We found mixed support for Hypothesis 6, predicting that exposure to HIV prevention would be positively associated with the odds of HIV testing (Table 4). Among im/migrants at the pre-departure phase, exposure to general prevention messages (AOR=2.05, 95% CI: 1.05, 4.00) and to messages specifically promoting HIV testing (AOR=3.30, 95% CI: 1.81, 6.01) in sending communities were significantly related to the odds of having been tested for HIV during the last 12 months. In addition, the greater the variety of messages an individual had been exposed to, the higher the odds of reporting HIV testing at this phase (AOR=1.32, 95% CI: 1.15, 1.51). For im/migrants at the destination phase, last 12-month exposure to HIV testing messages (AOR=1.73, 95% CI: 1.22, 2.44) and greater variety of messages (AOR=1.11, 95% CI: 1.03, 1.20) in destination communities were also significantly related to the odds of last 12-month HIV testing.
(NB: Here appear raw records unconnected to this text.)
==> src/rtl/dds_bank.sv <==
module dds_bank
    import dds_pkg::*;
#(
    parameter int DIV_W = 5
) (
    input  logic             clk_i,
    input  logic             rst_ni,
    input  logic             start_i,
    input  logic             boundary_i,
    input  logic             run_i,
    input  logic [DIV_W-1:0] ratio_i,
    output logic             clk_o,
    output logic [DIV_W-1:0] ratio_o,
    output logic [DIV_W-1:0] dist_o,
    output logic             wrap_o
);

    localparam logic [DIV_W-1:0] RATIO_FLOOR = DIV_W'(MIN_RATIO);
    localparam logic [DIV_W-1:0] ONE         = DIV_W'(1);

    logic [DIV_W-1:0] ratio_q, ratio_nxt, ratio_legal;
    logic [DIV_W-1:0] cnt_q, cnt_nxt;
    logic             clk_q, clk_nxt;

    // Ratios below the floor are raised to it.
    always_comb begin
        ratio_legal = (ratio_i < RATIO_FLOOR) ? RATIO_FLOOR : ratio_i;
    end

    // Phase wrap on the coming edge.
    assign wrap_o = run_i && (cnt_q == (ratio_q - ONE));

    always_comb begin
        ratio_nxt = ratio_q;
        cnt_nxt   = cnt_q;
        if (start_i || boundary_i) begin
            ratio_nxt = ratio_legal;
        end
        if (start_i) begin
            cnt_nxt = '0;
        end else if (run_i) begin
            cnt_nxt = wrap_o ? '0 : (cnt_q + ONE);
        end
    end

    // Cycles from the next state until the following rising edge.
    assign dist_o = ratio_nxt - cnt_nxt;

    always_comb begin
        if (start_i || run_i) begin
            clk_nxt = (cnt_nxt < (ratio_nxt >> 1));
        end else begin
            clk_nxt = 1'b0;
        end
    end

    always_ff @(posedge clk_i or negedge rst_ni) begin
        if (!rst_ni) begin
            ratio_q <= RATIO_FLOOR;
            cnt_q   <= '0;
            clk_q   <= 1'b0;
        end else begin
            ratio_q <= ratio_nxt;
            cnt_q   <= cnt_nxt;
            clk_q   <= clk_nxt;
        end
    end

    assign clk_o   = clk_q;
    assign ratio_o = ratio_q;

endmodule

==> src/rtl/dds_sync.sv <==
module dds_sync
    import dds_pkg::*;
#(
    parameter int DIV_W = 5
) (
    input  logic             clk_i,
    input  logic             rst_ni,
    input  logic             active_i,
    input  logic [DIV_W-1:0] dist_a_i,
    input  logic [DIV_W-1:0] dist_c_i,
    output logic             sync_no
);

    sync_state_e state_q, state_d;
    logic        same_dist;

    assign same_dist = (dist_a_i == dist_c_i);

    always_ff @(posedge clk_i or negedge rst_ni) begin
        if (!rst_ni) begin
            state_q <= SY_IDLE;
        end else begin
            state_q <= state_d;
        end
    end

    always_comb begin
        state_d = state_q;
        unique case (state_q)
            SY_IDLE: begin
                if (active_i && same_dist) begin
                    state_d = SY_WINDOW;
                end
            end
            SY_WINDOW: begin
                if (!active_i || !same_dist) begin
                    state_d = SY_IDLE;
                end
            end
            default: state_d = SY_IDLE;
        endcase
    end

    always_comb begin
        sync_no = (state_q == SY_IDLE);
    end

endmodule

==> src/rtl/dual_div_sync.sv <==
module dual_div_sync
    import dds_pkg::*;
#(
    parameter int DIV_W = 5
) (
    input  logic             clk_ref_i,
    input  logic             rst_ni,
    input  logic [DIV_W-1:0] ratio_a_i,
    input  logic [DIV_W-1:0] ratio_c_i,
    output logic             clk_a_o,
    output logic             clk_c_o,
    output logic             sync_no
);

    localparam int NBANK = 2;

    ctl_state_e state_q, state_d;
    logic       start_w, run_w, boundary_w;

    logic [NBANK-1:0][DIV_W-1:0] ratio_in;
    logic [NBANK-1:0][DIV_W-1:0] ratio_act;
    logic [NBANK-1:0][DIV_W-1:0] dist_nxt;
    logic [NBANK-1:0]            wrap_w;
    logic [NBANK-1:0]            clk_w;

    assign ratio_in[0] = ratio_a_i;
    assign ratio_in[1] = ratio_c_i;

    always_ff @(posedge clk_ref_i or negedge rst_ni) begin
        if (!rst_ni) begin
            state_q <= CTL_HOLD;
        end else begin
            state_q <= state_d;
        end
    end

    always_comb begin
        state_d = state_q;
        unique case (state_q)
            CTL_HOLD:  state_d = CTL_ALIGN;
            CTL_ALIGN: state_d = CTL_RUN;
            CTL_RUN:   state_d = CTL_RUN;
            default:   state_d = CTL_HOLD;
        endcase
    end

    always_comb begin
        start_w = (state_q == CTL_ALIGN);
        run_w   = (state_q == CTL_RUN);
    end

    // Common edge: every bank wraps on the same coming edge.
    assign boundary_w = &wrap_w;

    for (genvar g = 0; g < NBANK; g++) begin : g_bank
        dds_bank #(
            .DIV_W(DIV_W)
        ) u_bank (
            .clk_i      (clk_ref_i),
            .rst_ni     (rst_ni),
            .start_i    (start_w),
            .boundary_i (boundary_w),
            .run_i      (run_w),
            .ratio_i    (ratio_in[g]),
            .clk_o      (clk_w[g]),
            .ratio_o    (ratio_act[g]),
            .dist_o     (dist_nxt[g]),
            .wrap_o     (wrap_w[g])
        );
    end

    dds_sync #(
        .DIV_W(DIV_W)
    ) u_sync (
        .clk_i    (clk_ref_i),
        .rst_ni   (rst_ni),
        .active_i (start_w | run_w),
        .dist_a_i (dist_nxt[0]),
        .dist_c_i (dist_nxt[1]),
        .sync_no  (sync_no)
    );

    assign clk_a_o = clk_w[0];
    assign clk_c_o = clk_w[1];

endmodule

==> config.mk <==
export PLATFORM = sky130hd
export DESIGN_NAME = dual_div_sync
export DESIGN_NICKNAME = d
export VERILOG_FILES = /design/src/rtl/dds_pkg.sv /design/src/rtl/dds_bank.sv /design/src/rtl/dds_sync.sv /design/src/rtl/dual_div_sync.sv
export SDC_FILE = /design/constraint.sdc
export NUM_CORES = 1
export LEC_CHECK = 0
export BUFFER_PORTS_ARGS = -buffer_cell sky130_fd_sc_hd__buf_2
export CAP_MARGIN = 20
export CORE_ASPECT_RATIO = 0.6
export CORE_MARGIN = 2
export CORE_UTILIZATION = 41
export CTS_BUF_LIST = sky130_fd_sc_hd__clkbuf_4 sky130_fd_sc_hd__clkbuf_8
export CTS_CLUSTER_DIAMETER = 60
export DETAILED_ROUTE_END_ITERATION = 10
export PLACE_DENSITY = 0.59
export SETUP_SLACK_MARGIN = 0.02
export SKIP_LAST_GASP = 1
export SLEW_MARGIN = 10
export SYNTH_ARGS = -nofsm -noshare
export SYNTH_HDL_FRONTEND = slang
export SYNTH_SLANG_ARGS = --single-unit
==> constraint.sdc <==
create_clock -name clk_ref_i -period 3.6 [get_ports clk_ref_i]
set_input_delay 0.18 -clock clk_ref_i [delete_from_list [all_inputs] [get_ports clk_ref_i]]
set_output_delay 0.18 -clock clk_ref_i [all_outputs]
set_load 0.1 [all_outputs]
At the interception phase, last 12-month exposure to general messages was also associated with HIV testing within the same time period (AOR=1.62, 95% CI: 1.08, 2.43, respectively). In general, across these three migration phases, odds ratios for different markers of exposure were consistently greater than one (signifying a positive association) and, in most cases, statistically significant. The association was particularly strong at the pre-departure phase with significant odds ratios for each of the three exposure markers. In contrast, for im/migrants at the transit and return phases, no significant associations were found between exposure to prevention messages in their most recent migration contexts (i.e. border region and sending communities, respectively) and last 12-month HIV testing.

Table 4.

Association between prevention message exposure indicators and HIV testing behavior among Mexican im/migrants by migration phase (n=3,149)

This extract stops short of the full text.